┌──
===== config.mk =====
export PLATFORM = sky130hd
export DESIGN_NAME = mac_seq
export DESIGN_NICKNAME = d
export VERILOG_FILES = /design/src/rtl/ann_fxp_pkg.sv /design/src/rtl/fxp_mul.sv /design/src/rtl/mac_seq.sv
export SDC_FILE = /design/constraint.sdc
export NUM_CORES = 2
export LEC_CHECK = 0
export CAP_MARGIN = 30
export CORE_ASPECT_RATIO = 1.75
export CORE_UTILIZATION = 55
export CTS_CLUSTER_SIZE = 16
export DETAILED_ROUTE_END_ITERATION = 12
export PLACE_DENSITY = 0.72
export REMOVE_ABC_BUFFERS = 1
export SETUP_SLACK_MARGIN = 0.05
export SLEW_MARGIN = 20
export SYNTH_ARGS = -nofsm -noshare
export SYNTH_HDL_FRONTEND = slang
export SYNTH_SLANG_ARGS = --single-unit

===== constraint.sdc =====
create_clock -name clk -period 4.6 [get_ports clk]
set_input_delay 0.46 -clock clk [delete_from_list [all_inputs] [get_ports clk]]
set_output_delay 0.46 -clock clk [all_outputs]
set_load 0.03 [all_outputs]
└──
Go through the records and copy all of them exactly.

▶ _Written answer_
===== config.mk =====
export PLATFORM = sky130hd
export DESIGN_NAME = mac_seq
export DESIGN_NICKNAME = d
export VERILOG_FILES = /design/src/rtl/ann_fxp_pkg.sv /design/src/rtl/fxp_mul.sv /design/src/rtl/mac_seq.sv
export SDC_FILE = /design/constraint.sdc
export NUM_CORES = 2
export LEC_CHECK = 0
export CAP_MARGIN = 30
export CORE_ASPECT_RATIO = 1.75
export CORE_UTILIZATION = 55
export CTS_CLUSTER_SIZE = 16
export DETAILED_ROUTE_END_ITERATION = 12
export PLACE_DENSITY = 0.72
export REMOVE_ABC_BUFFERS = 1
export SETUP_SLACK_MARGIN = 0.05
export SLEW_MARGIN = 20
export SYNTH_ARGS = -nofsm -noshare
export SYNTH_HDL_FRONTEND = slang
export SYNTH_SLANG_ARGS = --single-unit

===== constraint.sdc =====
create_clock -name clk -period 4.6 [get_ports clk]
set_input_delay 0.46 -clock clk [delete_from_list [all_inputs] [get_ports clk]]
set_output_delay 0.46 -clock clk [all_outputs]
set_load 0.03 [all_outputs]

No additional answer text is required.